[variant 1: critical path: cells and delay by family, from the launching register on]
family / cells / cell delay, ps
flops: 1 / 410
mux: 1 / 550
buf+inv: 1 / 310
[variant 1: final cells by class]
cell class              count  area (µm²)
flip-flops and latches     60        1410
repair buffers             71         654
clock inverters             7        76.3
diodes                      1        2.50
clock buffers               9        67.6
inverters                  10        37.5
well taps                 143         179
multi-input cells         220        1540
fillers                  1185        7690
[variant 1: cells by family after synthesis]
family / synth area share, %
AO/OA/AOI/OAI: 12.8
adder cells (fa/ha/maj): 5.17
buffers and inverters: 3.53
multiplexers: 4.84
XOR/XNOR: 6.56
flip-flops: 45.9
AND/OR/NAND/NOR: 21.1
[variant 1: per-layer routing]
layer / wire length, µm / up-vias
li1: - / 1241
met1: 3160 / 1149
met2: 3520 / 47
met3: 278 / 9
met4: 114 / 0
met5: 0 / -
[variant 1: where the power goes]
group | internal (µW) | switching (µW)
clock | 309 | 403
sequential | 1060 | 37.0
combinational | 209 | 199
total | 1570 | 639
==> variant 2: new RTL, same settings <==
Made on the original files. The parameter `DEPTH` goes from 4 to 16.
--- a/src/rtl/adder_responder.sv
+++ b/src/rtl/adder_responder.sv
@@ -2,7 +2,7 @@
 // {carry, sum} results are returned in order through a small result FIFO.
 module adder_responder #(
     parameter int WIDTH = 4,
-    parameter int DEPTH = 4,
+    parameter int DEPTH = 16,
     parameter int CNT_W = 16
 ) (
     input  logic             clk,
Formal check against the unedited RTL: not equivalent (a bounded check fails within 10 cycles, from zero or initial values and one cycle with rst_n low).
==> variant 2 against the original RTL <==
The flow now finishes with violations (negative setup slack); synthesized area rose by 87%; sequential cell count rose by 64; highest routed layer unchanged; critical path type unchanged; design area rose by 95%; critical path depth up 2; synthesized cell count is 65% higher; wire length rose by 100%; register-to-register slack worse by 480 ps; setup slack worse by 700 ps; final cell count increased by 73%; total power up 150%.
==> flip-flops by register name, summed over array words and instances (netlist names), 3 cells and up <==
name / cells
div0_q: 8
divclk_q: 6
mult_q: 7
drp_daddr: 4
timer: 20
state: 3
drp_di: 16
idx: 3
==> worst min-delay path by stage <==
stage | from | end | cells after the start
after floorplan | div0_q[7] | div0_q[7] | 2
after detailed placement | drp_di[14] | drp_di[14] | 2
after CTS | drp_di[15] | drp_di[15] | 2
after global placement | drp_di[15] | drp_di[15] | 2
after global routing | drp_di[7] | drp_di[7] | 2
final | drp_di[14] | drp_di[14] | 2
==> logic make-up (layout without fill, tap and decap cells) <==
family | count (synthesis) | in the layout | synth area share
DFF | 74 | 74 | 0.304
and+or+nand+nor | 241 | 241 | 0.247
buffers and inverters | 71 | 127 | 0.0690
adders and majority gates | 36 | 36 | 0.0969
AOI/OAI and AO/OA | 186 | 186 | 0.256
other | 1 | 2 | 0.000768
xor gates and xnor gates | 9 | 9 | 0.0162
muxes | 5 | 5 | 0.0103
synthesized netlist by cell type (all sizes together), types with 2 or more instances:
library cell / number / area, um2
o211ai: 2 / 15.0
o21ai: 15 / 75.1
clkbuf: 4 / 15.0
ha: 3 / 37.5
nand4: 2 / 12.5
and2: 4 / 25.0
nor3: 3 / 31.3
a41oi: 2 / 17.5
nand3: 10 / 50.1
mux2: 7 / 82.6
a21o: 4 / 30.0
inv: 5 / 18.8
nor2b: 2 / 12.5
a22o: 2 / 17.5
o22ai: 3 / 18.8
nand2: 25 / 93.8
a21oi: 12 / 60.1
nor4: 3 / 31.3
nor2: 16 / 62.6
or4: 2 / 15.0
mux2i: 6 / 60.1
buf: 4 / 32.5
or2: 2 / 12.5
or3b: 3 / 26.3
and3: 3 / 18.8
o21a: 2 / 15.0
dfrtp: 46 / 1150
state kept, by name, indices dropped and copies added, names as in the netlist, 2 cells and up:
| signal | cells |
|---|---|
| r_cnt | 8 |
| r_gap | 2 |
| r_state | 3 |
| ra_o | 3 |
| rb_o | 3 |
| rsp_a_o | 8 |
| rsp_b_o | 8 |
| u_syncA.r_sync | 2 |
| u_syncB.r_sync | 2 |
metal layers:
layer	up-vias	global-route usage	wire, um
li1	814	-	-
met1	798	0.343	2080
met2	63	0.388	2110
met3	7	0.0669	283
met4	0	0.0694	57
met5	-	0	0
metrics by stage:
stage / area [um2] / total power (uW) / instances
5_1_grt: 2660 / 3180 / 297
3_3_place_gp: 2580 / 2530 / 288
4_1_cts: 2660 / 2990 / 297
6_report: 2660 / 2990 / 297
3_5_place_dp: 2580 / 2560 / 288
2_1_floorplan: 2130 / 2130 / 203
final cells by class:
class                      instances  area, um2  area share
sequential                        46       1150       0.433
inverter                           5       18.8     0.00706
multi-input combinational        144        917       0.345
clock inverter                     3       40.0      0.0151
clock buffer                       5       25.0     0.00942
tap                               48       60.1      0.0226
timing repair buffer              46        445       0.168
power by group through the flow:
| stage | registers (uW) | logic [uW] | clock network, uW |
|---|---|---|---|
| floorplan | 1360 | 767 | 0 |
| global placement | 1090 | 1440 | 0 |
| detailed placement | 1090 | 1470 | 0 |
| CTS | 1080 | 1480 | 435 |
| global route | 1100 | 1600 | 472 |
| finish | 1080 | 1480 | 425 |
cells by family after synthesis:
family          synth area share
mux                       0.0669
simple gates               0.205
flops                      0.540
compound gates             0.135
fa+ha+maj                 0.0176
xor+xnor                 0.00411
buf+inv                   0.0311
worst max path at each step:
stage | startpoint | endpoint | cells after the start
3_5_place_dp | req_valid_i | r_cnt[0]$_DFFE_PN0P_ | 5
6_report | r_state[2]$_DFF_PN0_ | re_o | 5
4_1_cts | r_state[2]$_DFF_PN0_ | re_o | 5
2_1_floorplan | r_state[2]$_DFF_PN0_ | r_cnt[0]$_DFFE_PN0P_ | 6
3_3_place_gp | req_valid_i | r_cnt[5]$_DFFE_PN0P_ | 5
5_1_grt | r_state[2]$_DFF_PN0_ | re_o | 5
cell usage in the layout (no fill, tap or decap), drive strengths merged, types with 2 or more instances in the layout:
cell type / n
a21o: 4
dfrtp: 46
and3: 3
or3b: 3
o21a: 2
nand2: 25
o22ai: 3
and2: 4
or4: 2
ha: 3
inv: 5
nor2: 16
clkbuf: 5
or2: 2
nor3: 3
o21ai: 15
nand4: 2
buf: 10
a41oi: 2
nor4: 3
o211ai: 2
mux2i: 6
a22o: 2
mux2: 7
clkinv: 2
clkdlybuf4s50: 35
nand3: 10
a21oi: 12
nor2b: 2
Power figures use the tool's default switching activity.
## src/rtl/lsu_pkg.sv

```systemverilog
// ============================================================================
// Module : lsu_pkg
// Brief  : Shared types and funct3 encodings for the load/store unit.
// Rev    : 1.0
// ============================================================================
`default_nettype none

package lsu_pkg;

  typedef enum logic [1:0] {
    IDLE   = 2'd0,
    ACCESS = 2'd1,
    RESP   = 2'd2
  } state_t;

  typedef enum logic [1:0] {
    SZ_BYTE = 2'd0,
    SZ_HALF = 2'd1,
    SZ_WORD = 2'd2,
    SZ_NONE = 2'd3
  } size_t;

  localparam logic [2:0] c_lb  = 3'b000;
  localparam logic [2:0] c_lh  = 3'b001;
  localparam logic [2:0] c_lw  = 3'b010;
  localparam logic [2:0] c_lbu = 3'b100;
  localparam logic [2:0] c_lhu = 3'b101;
  localparam logic [2:0] c_sb  = 3'b000;
  localparam logic [2:0] c_sh  = 3'b001;
  localparam logic [2:0] c_sw  = 3'b010;

  // funct3[1:0] carries the access width; funct3[2] only selects zero-extension.
  function automatic size_t access_size(input logic [2:0] funct3);
    case (funct3[1:0])
      2'b00:   return SZ_BYTE;
      2'b01:   return SZ_HALF;
      2'b10:   return SZ_WORD;
      default: return SZ_NONE;
    endcase
  endfunction

endpackage

`default_nettype wire

```

## src/rtl/load_aligner.sv

```systemverilog
// ============================================================================
// Module : load_aligner
// Brief  : Shifts the addressed lane of a memory word down and sign/zero-extends it.
// Rev    : 1.0
// ============================================================================
`default_nettype none

module load_aligner
  import lsu_pkg::*;
(
  input  logic [31:0] mem_rdata,
  input  logic [1:0]  addr_lo,
  input  logic [2:0]  funct3,
  output logic [31:0] result
);

  logic [31:0] w_shifted;
  logic        w_sign_ext;

  always_comb begin
    w_shifted  = mem_rdata >> {addr_lo, 3'b000};
    w_sign_ext = ~funct3[2];
    result     = w_shifted;
    case (access_size(funct3))
      SZ_BYTE: result = {{24{w_sign_ext & w_shifted[7]}},  w_shifted[7:0]};
      SZ_HALF: result = {{16{w_sign_ext & w_shifted[15]}}, w_shifted[15:0]};
      default: result = w_shifted;
    endcase
  end

endmodule

`default_nettype wire

```

## src/rtl/load_store_unit.sv

```systemverilog
// ============================================================================
// Module : load_store_unit
// Brief  : Memory-access stage: strobe/ready bus master with alignment checks and timeout.
// Rev    : 1.0
// ============================================================================
`default_nettype none

module load_store_unit
  import lsu_pkg::*;
#(
  parameter int TIMEOUT_CYCLES = 255
) (
  input  logic        clk,
  input  logic        rst_n,
  input  logic        req_valid,
  output logic        req_ready,
  input  logic        req_store,
  input  logic [2:0]  req_funct3,
  input  logic [31:0] req_addr,
  input  logic [31:0] req_wdata,
  output logic        resp_valid,
  output logic [31:0] resp_rdata,
  output logic        resp_err,
  output logic [31:0] mem_addr,
  output logic        mem_rstrb,
  output logic [3:0]  mem_wmask,
  output logic [31:0] mem_wdata,
  input  logic [31:0] mem_rdata,
  input  logic        mem_ready
);

  localparam logic [7:0] c_cnt_limit = 8'(TIMEOUT_CYCLES - 1);

  state_t      r_state;
  state_t      w_state_next;
  logic        r_store;
  logic [2:0]  r_funct3;
  logic [1:0]  r_addr_lo;
  logic [7:0]  r_cnt;
  logic        r_resp_err;
  logic [31:0] r_resp_rdata;
  logic [31:0] r_mem_addr;
  logic        r_mem_rstrb;
  logic [3:0]  r_mem_wmask;
  logic [31:0] r_mem_wdata;

  logic        w_accept;
  logic        w_legal;
  logic        w_aligned;
  logic        w_ok;
  logic        w_timeout;
  logic [3:0]  w_wmask;
  logic [31:0] w_wdata;
  logic [31:0] w_load_result;

  assign req_ready  = (r_state == IDLE);
  assign resp_valid = (r_state == RESP);
  assign resp_err   = r_resp_err;
  assign resp_rdata = r_resp_rdata;
  assign mem_addr   = r_mem_addr;
  assign mem_rstrb  = r_mem_rstrb;
  assign mem_wmask  = r_mem_wmask;
  assign mem_wdata  = r_mem_wdata;

  assign w_accept  = req_valid && req_ready;
  assign w_ok      = w_legal && w_aligned;
  // A ready arriving on the limit cycle takes priority over the timeout.
  assign w_timeout = (r_state == ACCESS) && !mem_ready && (r_cnt == c_cnt_limit);

  always_comb begin
    w_legal   = 1'b0;
    w_aligned = 1'b1;
    w_wmask   = 4'b0000;
    w_wdata   = req_wdata;
    if (req_store) w_legal = req_funct3 inside {c_sb, c_sh, c_sw};
    else           w_legal = req_funct3 inside {c_lb, c_lh, c_lw, c_lbu, c_lhu};
    case (access_size(req_funct3))
      SZ_BYTE: begin
        w_wmask = 4'b0001 << req_addr[1:0];
        w_wdata = {4{req_wdata[7:0]}};
      end
      SZ_HALF: begin
        w_aligned = ~req_addr[0];
        w_wmask   = 4'b0011 << {req_addr[1], 1'b0};
        w_wdata   = {2{req_wdata[15:0]}};
      end
      SZ_WORD: begin
        w_aligned = (req_addr[1:0] == 2'b00);
        w_wmask   = 4'b1111;
      end
      default: ;
    endcase
  end

  load_aligner u_load_aligner (
    .mem_rdata (mem_rdata),
    .addr_lo   (r_addr_lo),
    .funct3    (r_funct3),
    .result    (w_load_result)
  );

  always_comb begin
    w_state_next = r_state;
    case (r_state)
      IDLE:    if (w_accept) w_state_next = w_ok ? ACCESS : RESP;
      ACCESS:  if (mem_ready || w_timeout) w_state_next = RESP;
      RESP:    w_state_next = IDLE;
      default: w_state_next = IDLE;
    endcase
  end

  always_ff @(posedge clk or negedge rst_n) begin
    if (!rst_n) r_state <= IDLE;
    else        r_state <= w_state_next;
  end

  always_ff @(posedge clk or negedge rst_n) begin
    if (!rst_n) begin
      r_store      <= 1'b0;
      r_funct3     <= 3'b000;
      r_addr_lo    <= 2'b00;
      r_cnt        <= 8'd0;
      r_resp_err   <= 1'b0;
      r_resp_rdata <= 32'd0;
      r_mem_addr   <= 32'd0;
      r_mem_rstrb  <= 1'b0;
      r_mem_wmask  <= 4'b0000;
      r_mem_wdata  <= 32'd0;
    end else begin
      case (r_state)
        IDLE: begin
          if (w_accept) begin
            r_store    <= req_store;
            r_funct3   <= req_funct3;
            r_addr_lo  <= req_addr[1:0];
            r_cnt      <= 8'd0;
            r_resp_err <= !w_ok;
            // Rejected requests never touch the bus.
            if (w_ok) begin
              r_mem_addr  <= {req_addr[31:2], 2'b00};
              r_mem_rstrb <= !req_store;
              r_mem_wmask <= req_store ? w_wmask : 4'b0000;
              if (req_store) r_mem_wdata <= w_wdata;
            end
          end
        end
        ACCESS: begin
          if (mem_ready) begin
            r_mem_rstrb <= 1'b0;
            r_mem_wmask <= 4'b0000;
            if (!r_store) r_resp_rdata <= w_load_result;
          end else if (w_timeout) begin
            r_mem_rstrb <= 1'b0;
            r_mem_wmask <= 4'b0000;
            r_resp_err  <= 1'b1;
          end else begin
            r_cnt <= r_cnt + 8'd1;
          end
        end
        default: ;
      endcase
    end
  end

endmodule

`default_nettype wire

```

## config.mk

```make
export PLATFORM = sky130hd
export DESIGN_NAME = load_store_unit
export DESIGN_NICKNAME = d
export VERILOG_FILES = /design/src/rtl/lsu_pkg.sv /design/src/rtl/load_aligner.sv /design/src/rtl/load_store_unit.sv
export SDC_FILE = /design/constraint.sdc
export NUM_CORES = 1
export LEC_CHECK = 0
export CAP_MARGIN = 20
export CORE_AREA = 8 8 116 118
export CTS_CLUSTER_SIZE = 16
export DETAILED_ROUTE_END_ITERATION = 10
export DIE_AREA = 0 0 124 126
export MAX_ROUTING_LAYER = met4
export PLACE_DENSITY = 0.85
export SKIP_LAST_GASP = 1
export SLEW_MARGIN = 30
export SYNTH_ARGS = -nofsm -noshare
export SYNTH_HDL_FRONTEND = slang
export SYNTH_SLANG_ARGS = --single-unit
```

## constraint.sdc

```tcl
create_clock -name clk -period 3.21 [get_ports clk]
set_input_delay 0.4815 -clock clk [delete_from_list [all_inputs] [get_ports clk]]
set_output_delay 0.4815 -clock clk [all_outputs]
set_load 0.02 [all_outputs]
```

+===+

▶ **What you have to do**:
From the entries above, print the lines beginning at the one with "[variant 1: cells by family after synthesis]" and stopping after the one with "variant 2 against", exactly as written and with nothing else.

▶ **Written response**:
[variant 1: cells by family after synthesis]
family / synth area share, %
AO/OA/AOI/OAI: 12.8
adder cells (fa/ha/maj): 5.17
buffers and inverters: 3.53
multiplexers: 4.84
XOR/XNOR: 6.56
flip-flops: 45.9
AND/OR/NAND/NOR: 21.1
[variant 1: per-layer routing]
layer / wire length, µm / up-vias
li1: - / 1241
met1: 3160 / 1149
met2: 3520 / 47
met3: 278 / 9
met4: 114 / 0
met5: 0 / -
[variant 1: where the power goes]
group | internal (µW) | switching (µW)
clock | 309 | 403
sequential | 1060 | 37.0
combinational | 209 | 199
total | 1570 | 639
==> variant 2: new RTL, same settings <==
Made on the original files. The parameter `DEPTH` goes from 4 to 16.
--- a/src/rtl/adder_responder.sv
+++ b/src/rtl/adder_responder.sv
@@ -2,7 +2,7 @@
 // {carry, sum} results are returned in order through a small result FIFO.
 module adder_responder #(
     parameter int WIDTH = 4,
-    parameter int DEPTH = 4,
+    parameter int DEPTH = 16,
     parameter int CNT_W = 16
 ) (
     input  logic             clk,
Formal check against the unedited RTL: not equivalent (a bounded check fails within 10 cycles, from zero or initial values and one cycle with rst_n low).
==> variant 2 against the original RTL <==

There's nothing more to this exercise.